** Opening Dataset extract block **

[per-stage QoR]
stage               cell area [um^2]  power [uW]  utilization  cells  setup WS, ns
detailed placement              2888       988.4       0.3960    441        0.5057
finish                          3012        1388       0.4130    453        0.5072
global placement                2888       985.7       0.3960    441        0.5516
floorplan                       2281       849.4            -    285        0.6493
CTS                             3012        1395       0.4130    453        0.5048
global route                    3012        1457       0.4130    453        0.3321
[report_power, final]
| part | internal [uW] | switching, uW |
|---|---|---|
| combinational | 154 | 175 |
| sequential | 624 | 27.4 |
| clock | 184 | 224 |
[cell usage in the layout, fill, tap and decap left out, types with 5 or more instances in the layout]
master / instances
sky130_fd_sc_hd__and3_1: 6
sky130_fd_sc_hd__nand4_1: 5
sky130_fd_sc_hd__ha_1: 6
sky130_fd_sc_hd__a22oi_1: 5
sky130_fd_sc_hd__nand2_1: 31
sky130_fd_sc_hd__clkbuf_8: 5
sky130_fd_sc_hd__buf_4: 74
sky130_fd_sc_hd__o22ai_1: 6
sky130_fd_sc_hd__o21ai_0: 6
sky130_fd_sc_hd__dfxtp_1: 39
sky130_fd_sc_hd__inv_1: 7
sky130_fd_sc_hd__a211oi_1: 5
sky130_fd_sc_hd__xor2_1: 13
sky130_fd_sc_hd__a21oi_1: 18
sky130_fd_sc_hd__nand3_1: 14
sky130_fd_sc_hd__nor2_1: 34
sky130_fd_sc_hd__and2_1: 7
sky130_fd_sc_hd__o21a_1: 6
$ cat src/rtl/alu_share_arbiter_if.sv
// rtl/alu_share_arbiter_if.sv - request/response bundle between requesters and the ALU share arbiter
//
// Purpose: groups the per-requester request bus (packed NUM_REQ-wide) and the
// single tagged response channel.
// Ports (signals):
//   req_valid/req_ready      NUM_REQ         request handshake, ready is one-hot
//   req_control              NUM_REQ*4       ALU opcode per requester
//   req_imm_en               NUM_REQ*2       operand-2 select per requester
//   req_in_1/req_in_2        NUM_REQ*WORD    register operands
//   req_imm / req_imm_U_J    NUM_REQ*12/20   immediates
//   rsp_valid/rsp_ready      1               response handshake
//   rsp_id                   ID_W            owning requester
//   rsp_data                 WORD            ALU result
//   rsp_take_branch          1               ALU branch decision
// Modports: master = requesters/consumer side, slave = arbiter side.
interface alu_share_arbiter_if #(
    parameter int NUM_REQ   = 2,
    parameter int WORD_SIZE = 32
);
    localparam int ID_W = $clog2(NUM_REQ);

    logic [NUM_REQ-1:0]           req_valid;
    logic [NUM_REQ-1:0]           req_ready;
    logic [NUM_REQ*4-1:0]         req_control;
    logic [NUM_REQ*2-1:0]         req_imm_en;
    logic [NUM_REQ*WORD_SIZE-1:0] req_in_1;
    logic [NUM_REQ*WORD_SIZE-1:0] req_in_2;
    logic [NUM_REQ*12-1:0]        req_imm;
    logic [NUM_REQ*20-1:0]        req_imm_U_J;

    logic                         rsp_valid;
    logic                         rsp_ready;
    logic [ID_W-1:0]              rsp_id;
    logic [WORD_SIZE-1:0]         rsp_data;
    logic                         rsp_take_branch;

    modport master (
        output req_valid, req_control, req_imm_en, req_in_1, req_in_2,
               req_imm, req_imm_U_J, rsp_ready,
        input  req_ready, rsp_valid, rsp_id, rsp_data, rsp_take_branch
    );

    modport slave (
        input  req_valid, req_control, req_imm_en, req_in_1, req_in_2,
               req_imm, req_imm_U_J, rsp_ready,
        output req_ready, rsp_valid, rsp_id, rsp_data, rsp_take_branch
    );
endinterface

$ cat src/rtl/alu_share_arbiter.sv
// rtl/alu_share_arbiter.sv - round-robin sharing of one registered ALU among NUM_REQ requesters
//
// Purpose: picks one requester round-robin, latches its operands, drives them
// into the registered ALU for one cycle, then returns the ALU result tagged
// with the requester index. One operation in flight at a time.
// Ports:
//   clk, reset            clock, synchronous active-high reset
//   bus (slave)           request bus and tagged response channel
//   alu_control..alu_imm_U_J   operand registers driving the ALU inputs
//   alu_out, alu_take_branch   ALU results, passed through to the response
//   busy                  state is not IDLE
//   issue_cnt             accepted-request count, wraps silently
module alu_share_arbiter #(
    parameter int NUM_REQ   = 2,
    parameter int WORD_SIZE = 32,
    parameter int ID_W      = $clog2(NUM_REQ),
    parameter int CNT_W     = 16
) (
    input  logic                 clk,
    input  logic                 reset,
    alu_share_arbiter_if.slave   bus,
    output logic [3:0]           alu_control,
    output logic [1:0]           alu_imm_en,
    output logic [WORD_SIZE-1:0] alu_in_1,
    output logic [WORD_SIZE-1:0] alu_in_2,
    output logic [11:0]          alu_imm,
    output logic [19:0]          alu_imm_U_J,
    input  logic [WORD_SIZE-1:0] alu_out,
    input  logic                 alu_take_branch,
    output logic                 busy,
    output logic [CNT_W-1:0]     issue_cnt
);
    localparam logic [3:0] ALU_ADD_I    = 4'd0;
    localparam logic [1:0] ALU_READ_RS2 = 2'd0;

    localparam logic [1:0] IDLE = 2'd0;
    localparam logic [1:0] EXEC = 2'd1;
    localparam logic [1:0] WB   = 2'd2;

    logic [1:0]      state;
    logic [ID_W-1:0] rr_ptr;
    logic [ID_W-1:0] id_q;

    logic            arb_en;
    logic            found;
    logic            handshake;
    logic [ID_W-1:0] grant_idx;
    logic [ID_W:0]   cand;
    logic [ID_W-1:0] next_ptr;

    logic [3:0]           sel_control;
    logic [1:0]           sel_imm_en;
    logic [WORD_SIZE-1:0] sel_in_1;
    logic [WORD_SIZE-1:0] sel_in_2;
    logic [11:0]          sel_imm;
    logic [19:0]          sel_imm_U_J;

    // Arbitration is open in IDLE, and in WB only once the response is taken,
    // so a new op can be granted in the same cycle the previous one retires.
    assign arb_en    = (state == IDLE) || ((state == WB) && bus.rsp_ready);
    assign handshake = arb_en && found;

    // Search upward from rr_ptr with wrap; one extra bit absorbs the carry
    // before folding back into range (NUM_REQ need not be a power of two).
    always_comb begin
        found     = 1'b0;
        grant_idx = '0;
        cand      = '0;
        for (int k = 0; k < NUM_REQ; k++) begin
            cand = {1'b0, rr_ptr} + (ID_W+1)'(k);
            if (cand >= (ID_W+1)'(NUM_REQ)) begin
                cand = cand - (ID_W+1)'(NUM_REQ);
            end
            if (!found && bus.req_valid[cand[ID_W-1:0]]) begin
                found     = 1'b1;
                grant_idx = cand[ID_W-1:0];
            end
        end
    end

    always_comb begin
        sel_control = '0;
        sel_imm_en  = '0;
        sel_in_1    = '0;
        sel_in_2    = '0;
        sel_imm     = '0;
        sel_imm_U_J = '0;
        for (int i = 0; i < NUM_REQ; i++) begin
            if (grant_idx == ID_W'(i)) begin
                sel_control = bus.req_control[i*4 +: 4];
                sel_imm_en  = bus.req_imm_en[i*2 +: 2];
                sel_in_1    = bus.req_in_1[i*WORD_SIZE +: WORD_SIZE];
                sel_in_2    = bus.req_in_2[i*WORD_SIZE +: WORD_SIZE];
                sel_imm     = bus.req_imm[i*12 +: 12];
                sel_imm_U_J = bus.req_imm_U_J[i*20 +: 20];
            end
        end
    end

    assign next_ptr = (grant_idx == ID_W'(NUM_REQ-1)) ? '0 : grant_idx + ID_W'(1);

    assign bus.req_ready = handshake ? (NUM_REQ'(1) << grant_idx) : '0;

    always_ff @(posedge clk) begin
        if (reset) begin
            state       <= IDLE;
            rr_ptr      <= '0;
            id_q        <= '0;
            issue_cnt   <= '0;
            alu_control <= ALU_ADD_I;
            alu_imm_en  <= ALU_READ_RS2;
            alu_in_1    <= '0;
            alu_in_2    <= '0;
            alu_imm     <= '0;
            alu_imm_U_J <= '0;
        end else begin
            if (handshake) begin
                state       <= EXEC;
                rr_ptr      <= next_ptr;
                id_q        <= grant_idx;
                issue_cnt   <= issue_cnt + CNT_W'(1);
                alu_control <= sel_control;
                alu_imm_en  <= sel_imm_en;
                alu_in_1    <= sel_in_1;
                alu_in_2    <= sel_in_2;
                alu_imm     <= sel_imm;
                alu_imm_U_J <= sel_imm_U_J;
            end else if (state == EXEC) begin
                state <= WB;
            end else if ((state == WB) && bus.rsp_ready) begin
                state <= IDLE;
            end
        end
    end

    // Operand registers stay put through WB, so the registered ALU keeps
    // recomputing the same result and rsp_data is stable under backpressure.
    assign bus.rsp_valid       = (state == WB);
    assign bus.rsp_id          = id_q;
    assign bus.rsp_data        = alu_out;
    assign bus.rsp_take_branch = alu_take_branch;
    assign busy                = (state != IDLE);
endmodule

$ cat src/flat_wrapper.sv
// flat-port wrapper written by rule: the top's interface ports become plain ports
module alu_share_arbiter_flat 
#(
    parameter int NUM_REQ   = 2,
    parameter int WORD_SIZE = 32,
    parameter int ID_W      = $clog2(NUM_REQ),
    parameter int CNT_W     = 16
)
  (clk, reset, alu_control, alu_imm_en, alu_in_1, alu_in_2, alu_imm, alu_imm_U_J, alu_out, alu_take_branch, busy, issue_cnt, bus_req_valid, bus_req_control, bus_req_imm_en, bus_req_in_1, bus_req_in_2, bus_req_imm, bus_req_imm_U_J, bus_rsp_ready, bus_req_ready, bus_rsp_valid, bus_rsp_id, bus_rsp_data, bus_rsp_take_branch);
  alu_share_arbiter_if #(.NUM_REQ(NUM_REQ), .WORD_SIZE(WORD_SIZE)) bus_i ();
  input  logic clk;
  input  logic reset;
  output logic [3:0] alu_control;
  output logic [1:0] alu_imm_en;
  output logic [WORD_SIZE-1:0] alu_in_1;
  output logic [WORD_SIZE-1:0] alu_in_2;
  output logic [11:0] alu_imm;
  output logic [19:0] alu_imm_U_J;
  input  logic [WORD_SIZE-1:0] alu_out;
  input  logic alu_take_branch;
  output logic busy;
  output logic [CNT_W-1:0] issue_cnt;
  input wire logic [$bits(bus_i.req_valid)-1:0] bus_req_valid;
  input wire logic [$bits(bus_i.req_control)-1:0] bus_req_control;
  input wire logic [$bits(bus_i.req_imm_en)-1:0] bus_req_imm_en;
  input wire logic [$bits(bus_i.req_in_1)-1:0] bus_req_in_1;
  input wire logic [$bits(bus_i.req_in_2)-1:0] bus_req_in_2;
  input wire logic [$bits(bus_i.req_imm)-1:0] bus_req_imm;
  input wire logic [$bits(bus_i.req_imm_U_J)-1:0] bus_req_imm_U_J;
  input wire logic [$bits(bus_i.rsp_ready)-1:0] bus_rsp_ready;
  output wire logic [$bits(bus_i.req_ready)-1:0] bus_req_ready;
  output wire logic [$bits(bus_i.rsp_valid)-1:0] bus_rsp_valid;
  output wire logic [$bits(bus_i.rsp_id)-1:0] bus_rsp_id;
  output wire logic [$bits(bus_i.rsp_data)-1:0] bus_rsp_data;
  output wire logic [$bits(bus_i.rsp_take_branch)-1:0] bus_rsp_take_branch;
  assign bus_i.req_valid = bus_req_valid;
  assign bus_i.req_control = bus_req_control;
  assign bus_i.req_imm_en = bus_req_imm_en;
  assign bus_i.req_in_1 = bus_req_in_1;
  assign bus_i.req_in_2 = bus_req_in_2;
  assign bus_i.req_imm = bus_req_imm;
  assign bus_i.req_imm_U_J = bus_req_imm_U_J;
  assign bus_i.rsp_ready = bus_rsp_ready;
  assign bus_req_ready = bus_i.req_ready;
  assign bus_rsp_valid = bus_i.rsp_valid;
  assign bus_rsp_id = bus_i.rsp_id;
  assign bus_rsp_data = bus_i.rsp_data;
  assign bus_rsp_take_branch = bus_i.rsp_take_branch;
  alu_share_arbiter #(.NUM_REQ(NUM_REQ), .WORD_SIZE(WORD_SIZE), .ID_W(ID_W), .CNT_W(CNT_W)) u_core (.clk(clk), .reset(reset), .bus(bus_i), .alu_control(alu_control), .alu_imm_en(alu_imm_en), .alu_in_1(alu_in_1), .alu_in_2(alu_in_2), .alu_imm(alu_imm), .alu_imm_U_J(alu_imm_U_J), .alu_out(alu_out), .alu_take_branch(alu_take_branch), .busy(busy), .issue_cnt(issue_cnt));
endmodule
$ cat config.mk
export PLATFORM = sky130hd
export DESIGN_NAME = alu_share_arbiter_flat
export DESIGN_NICKNAME = d
export VERILOG_FILES = /design/src/rtl/alu_share_arbiter_if.sv /design/src/rtl/alu_share_arbiter.sv /design/src/flat_wrapper.sv
export SDC_FILE = /design/constraint.sdc
export NUM_CORES = 1
export LEC_CHECK = 0
export ABC_AREA = 1
export CAP_MARGIN = 20
export CORE_AREA = 4 4 153 155
export CTS_CLUSTER_DIAMETER = 120
export DETAILED_ROUTE_END_ITERATION = 10
export DIE_AREA = 0 0 157 159
export PLACE_DENSITY = 0.65
export SLEW_MARGIN = 25
export SYNTH_ARGS = -nofsm -noshare
export SYNTH_HDL_FRONTEND = slang
export SYNTH_SLANG_ARGS = --single-unit
export TNS_END_PERCENT = 20
$ cat constraint.sdc
create_clock -name clk -period 1.4 [get_ports clk]
set_clock_uncertainty 0.05 [all_clocks]
set_input_delay 0.21 -clock clk [delete_from_list [all_inputs] [get_ports clk]]
set_output_delay 0.21 -clock clk [all_outputs]
set_load 0.05 [all_outputs]
# After elaboration in Yosys (flattened, before gate mapping)

Cells that the tools add are included.

Bits in registers: 122
Input bits: 242
Output and inout port bits: 156
Word-level logic and storage cells: 54

Add/subtract/negate cells: 5
Order comparisons: 4
Equality and inequality tests: 2
Shift operators: 1
Mux-type cells: 21
Reductions and logical operators: 10

Operator list:

| cell                    | count |
|---|---|
| $mux W32                | 2 |
| $mux W20                | 1 |
| $add A16 B1 Y16 const B | 1 |
| $mux W1                 | 12 |
| $mux W12                | 1 |
| $mux W2                 | 4 |
| $lt A1 B2 Y1 const B    | 2 |
| $mux W4                 | 1 |
| $reduce_bool A2 Y1      | 2 |
| $logic_and A1 B1 Y1     | 3 |
| $reduce_bool A3 Y1      | 1 |
| $add A1 B1 Y2 const B   | 1 |
| $eq A2 B1 Y1 const B    | 1 |
| $eq A2 B2 Y1 const B    | 1 |
| $ge A1 B2 Y1 const B    | 1 |
| $ge A2 B2 Y1 const B    | 1 |
| $logic_not A2 Y1        | 1 |
| $reduce_or A2 Y1        | 1 |
| $shl A1 B1 Y2 const A   | 1 |
| $sub A1 B1 Y1 const B   | 2 |
| $add A1 B1 Y1 const B   | 1 |
| $logic_not A1 Y1        | 1 |
| $logic_or A1 B1 Y1      | 1 |

# Logic depth before layout (Yosys ltp)

Gate-level depths: netlist (run 1).

Depth in word-level cells: 10
Gate-level depth with buffers: 10
Mapped depth without buffers: 9

# Least setup slack after synthesis (run 1)

No wires, ideal clock.

Path type: register to register
Start point: reg u_core.rr_ptr
End point: reg u_core.alu_imm[1]
Arrival: 1.665 ns
Data required time: 1.292 ns
Path slack: -0.373 ns
Cell stages (with the launch flop): 10
Period minus slack after synthesis: 1.773 ns
Cells stage by stage: dfxtp_1 inv_1 nand2_2 nand2_4 buf_4 nor2_1 nand2_1 nand2_1 nand2_1 nand2_1

Cells in the longest elaborated chain, start to end: 9
Elaborated cells between the ends (all ways): 19
Classes of those cells: 3 x add/sub; 2 x order compare; 11 x mux; 3 x reduce/logical

RTL lines:

| element                                                | RTL line                                         | RTL |
|---|---|---|
| start: declaration                                     | alu_share_arbiter.sv:41                          | `logic [ID_W-1:0] rr_ptr;` |
| start signal: assignment                               | alu_share_arbiter.sv:119                         | `rr_ptr <= next_ptr;` |
| $ge A1 B2 Y1 / $sub A1 B1 Y1 (equally long branches)   | alu_share_arbiter.sv:71, alu_share_arbiter.sv:72 |  |
| $mux W1                                                | alu_share_arbiter.sv:71                          | `if (cand >= (ID_W+1)'(NUM_REQ)) begin` |
| $mux W1 (not written as such) (2 in a row)             | alu_share_arbiter.sv:74                          | `if (!found && bus.req_valid[cand[ID_W-1:0]]) begin` |
| $mux W1                                                | alu_share_arbiter.sv:74                          |  |
| $logic_not A1 Y1                                       | alu_share_arbiter.sv:74                          |  |
| $logic_and A1 B1 Y1                                    | alu_share_arbiter.sv:74                          |  |
| $mux W1                                                | alu_share_arbiter.sv:74                          |  |
| $mux W12 / $logic_and A1 B1 Y1 (equally long branches) | alu_share_arbiter.sv:89, alu_share_arbiter.sv:61 |  |
| end signal: assignment                                 | alu_share_arbiter.sv:126                         | `alu_imm <= sel_imm;` |
| end: declaration                                       | alu_share_arbiter.sv:26                          | `output logic [11:0] alu_imm,` |

Several ways; a longest one is shown, not always the timed one. The select of a mux whose other input is x is not followed.
A chain may end at the register's enable or synchronous reset.

# Worst setup path in the final report (run 1)

Start point: reg u_core.state[0]
End point: out bus_req_ready[0]

Cells in the longest elaborated chain, start to end: 5
Elaborated cells between the ends (all ways): 6
Classes of those cells: 1 x eq/ne; 1 x mux; 4 x reduce/logical

RTL lines:

| element                  | RTL line                 | RTL |
|---|---|---|
| start: declaration       | alu_share_arbiter.sv:40  | `logic [1:0] state;` |
| start signal: assignment | alu_share_arbiter.sv:106 | `state <= IDLE;` |
| start signal: assignment | alu_share_arbiter.sv:118 | `state <= EXEC;` |
| start signal: assignment | alu_share_arbiter.sv:129 | `state <= WB;` |
| $eq A2 B2 Y1             | alu_share_arbiter.sv:60  | `assign arb_en = (state == IDLE) \|\| ((state == WB) && bus.rsp_ready);` |
| $logic_and A1 B1 Y1      | alu_share_arbiter.sv:60  |  |
| $logic_or A1 B1 Y1 (*)   | alu_share_arbiter.sv:60  |  |
| $logic_and A1 B1 Y1 (*)  | alu_share_arbiter.sv:61  | `assign handshake = arb_en && found;` |
| $mux W2 (*)              | alu_share_arbiter.sv:102 | `assign bus.req_ready = handshake ? (NUM_REQ'(1) << grant_idx) : '0;` |
| end: declaration         | flat_wrapper.sv:31       | `output wire logic [$bits(bus_i.req_ready)-1:0] bus_req_ready;` |

Mark *: on every way between the ends. The rest lies on a longest branch, timed or not.

==> impl_metrics.json, run 1 <==
{
  "outcome": "finished, violations left",
  "violations": "setup timing",
  "area_delta_synth_final_pct": 108,
  "grt_max_degree": 54,
  "crit_fanout": 3,
  "final_antenna_net_count": 0,
  "rsz0062_at_grt": "yes",
  "numPortBuffers": 331,
  "post-dp-hpwl_um": 16500,
  "ios": 398,
  "num_vias": 6603,
  "htree_levels": 4,
  "cap_violations": 0,
  "hold_depth": 4,
  "clk_latency_ps": 410,
  "dieArea_sq_um": 25000,
  "dp_slack_ps": -406,
  "first_global_vias": 6478,
  "rr_worst_depth": 9,
  "synth_area_sq_um": 5760,
  "drv_slew": 0,
  "critPathLaunchType": "flip-flop",
  "grt_antenna_before_repair": 1,
  "p_per_area_nw_per_um2": 1150,
  "setup_ws_ps": -212,
  "drtIter0Drc": 242,
  "gr-usage-all-layers": 0.169,
  "yosys_warnings": 0,
  "final_cell_mix": "359 x nand2_1, 206 x clkdlybuf4s50_1, 133 x buf_12",
  "hp-class": "in -> reg",
  "die_h_um": 159,
  "wl_per_cell_um": 16.3,
  "synth_fp_nets": 1091,
  "crit_type": "reg -> out",
  "numCtsBuffers": 17,
  "synthTopCellsByArea": "dfxtp_1 42%, nand2_1 25%, nand3_1 9.4%",
  "cts_tree": "built",
  "worst_ir_drop_vdd_v": 0.000773,
  "max_freq_mhz": 620,
  "crit_path_end_kind": "primary output",
  "cts_sinks": 122,
  "ys_seq_area_frac": 0.424,
  "synth_top_area_share": 0.424,
  "fin_crit_ps": 1610,
  "initial_utilization": 0.264,
  "vias_per_cell": 4.48,
  "avgSynthCellArea_sq_um": 6.79,
  "drive_gt1_frac": 0.263,
  "cts_root_buf": "clkbuf_16",
  "fp.coreArea_sq_um": 21800,
  "ys_ff_latch": 122,
  "rows": 54,
  "synthCells": 848,
  "cts.path.max_buffers": 2,
  "drt-pass1-iter-count": 4,
  "drc": 0,
  "arrival_ps": 1350,
  "gr-total-overflow": 0,
  "grt_pass1_wl_um": 33700,
  "tightestPinTransition_ps": 286,
  "routabilityCongestion": 0.801,
  "nNetsFinal": 1422,
  "setup-tns-final_ps": -6010,
  "leakagePower_nw": 5.21,
  "period_share": 1.15,
  "worstPathRequired_ps": 1140,
  "hold_viol_final": 0,
  "die_w_um": 157,
  "wl_um": 24000,
  "ys_types": 30,
  "setup_viol_count_final": 68,
  "cts.clk_slew.worst_paths_ps": 50,
  "max-slew-margin-rel": 0.809,
  "layout_commonest_cell": "nand2_1",
  "synth_top_cell_by_area": "dfxtp_1"
}
## path summary, 6_finish.rpt
path / from / endpoint / slack (ps)
worst min register to register: u_core.state[1] / u_core.state[0] / 430
worst max-delay path: u_core.state[0] / bus_req_ready[0] / -210
worst max register to register: u_core.state[0] / u_core.alu_imm_U_J[17] / -150
worst min-delay path: bus_rsp_ready / u_core.state[1] / 110
## critical path, stage by stage (launching register included)
cell and delay [ps]:
dfxtp_2 330, inv_4 90, nand2_4 60, nand2_4 60, nand2_4 60, nor2_4 110, buf_12 120, buf_12 120
## state kept, by name, indices dropped and copies added (netlist names)
signal / flops
u_core.alu_in_1: 32
u_core.alu_in_2: 32
u_core.alu_imm_U_J: 20
u_core.issue_cnt: 16
u_core.alu_imm: 12
u_core.alu_control: 4
u_core.alu_imm_en: 2
u_core.state: 2
u_core.bus.rsp_id: 1
u_core.rr_ptr: 1
## what timing repair did
item / 4_1_cts / 5_1_grt
buffers inserted: 10 / 13
gates cloned: 2 / 12
resized for setup: 23 / 86
hold buffers: 0 / 0
endpoints found under the setup margin: 72 / 119
pin swaps: 5 / 22
## cell usage after synthesis (all sizes together)
library cell,count
nor3,10
dfxtp,122
nand2,395
nand3,108
nor3b,1
xnor2,1
nand4,5
a21o,1
buf,72
nor2b,1
o21ai,5
nor2,35
clkbuf,12
clkinv,2
inv,21
ha,1
nand3b,1
a21oi,55
## per-stage QoR
step	power, mW	util	cell area [sq um]	hold slack, ps	cells
6_report	13.8	0.549	12000	114	1473
5_1_grt	14.3	0.549	12000	118	1473
4_1_cts	13.6	0.519	11300	280	1451
3_5_place_dp	8.69	0.481	10500	370	1408
3_3_place_gp	8.66	0.481	10500	370	1408
2_1_floorplan	6.40	-	5800	270	848
## layout make-up
class	instances	area (sq um)
antenna	1	2.50
clock buffer	21	462
clock inverter	11	168
fill	1985	9850
inverter	23	96.3
multi-input combinational	619	2990
sequential	122	2470
tap	280	350
timing repair buffer	396	5440
## kinds of logic (layout without fill, tap and decap cells)
group / Yosys count / in the layout / share of synthesized area
and+or+nand+nor: 556 / 556 / 0.403
DFF: 122 / 122 / 0.424
buffers and inverters: 107 / 451 / 0.114
AOI/OAI and AO/OA: 61 / 61 / 0.0554
adders and majority gates: 1 / 1 / 0.00217
xor gates and xnor gates: 1 / 1 / 0.00152
other: 0 / 1 / 0
## layer usage
| metal | global-route usage | wire, um |
|---|---|---|
| met2 | 0.301 | 12300 |
| met5 | 0 | 0 |
| met4 | 0.0584 | 551 |
| met1 | 0.180 | 8930 |
| met3 | 0.0680 | 2160 |
## where the power goes
part           leakage, nW  total (mW)  switching [mW]  internal [mW]
Combinational         3.90        4.87            2.40           2.48
Sequential            1.01        4.18           0.361           3.82
Clock                0.302        4.72            1.64           3.08
Total                 5.21        13.8            4.40           9.37
Note: power is estimated with default switching activity, not from simulation.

** Closing Dataset extract block **

◆ **Task statement**
Retype exactly the lines above, from the one with "input wire logic [$bits(bus_i.req_imm_en)-1:0]" through the one with "assign bus_i.req_control = bus_req_control;", inclusive.

◆ **Exercise answer**
  input wire logic [$bits(bus_i.req_imm_en)-1:0] bus_req_imm_en;
  input wire logic [$bits(bus_i.req_in_1)-1:0] bus_req_in_1;
  input wire logic [$bits(bus_i.req_in_2)-1:0] bus_req_in_2;
  input wire logic [$bits(bus_i.req_imm)-1:0] bus_req_imm;
  input wire logic [$bits(bus_i.req_imm_U_J)-1:0] bus_req_imm_U_J;
  input wire logic [$bits(bus_i.rsp_ready)-1:0] bus_rsp_ready;
  output wire logic [$bits(bus_i.req_ready)-1:0] bus_req_ready;
  output wire logic [$bits(bus_i.rsp_valid)-1:0] bus_rsp_valid;
  output wire logic [$bits(bus_i.rsp_id)-1:0] bus_rsp_id;
  output wire logic [$bits(bus_i.rsp_data)-1:0] bus_rsp_data;
  output wire logic [$bits(bus_i.rsp_take_branch)-1:0] bus_rsp_take_branch;
  assign bus_i.req_valid = bus_req_valid;
  assign bus_i.req_control = bus_req_control;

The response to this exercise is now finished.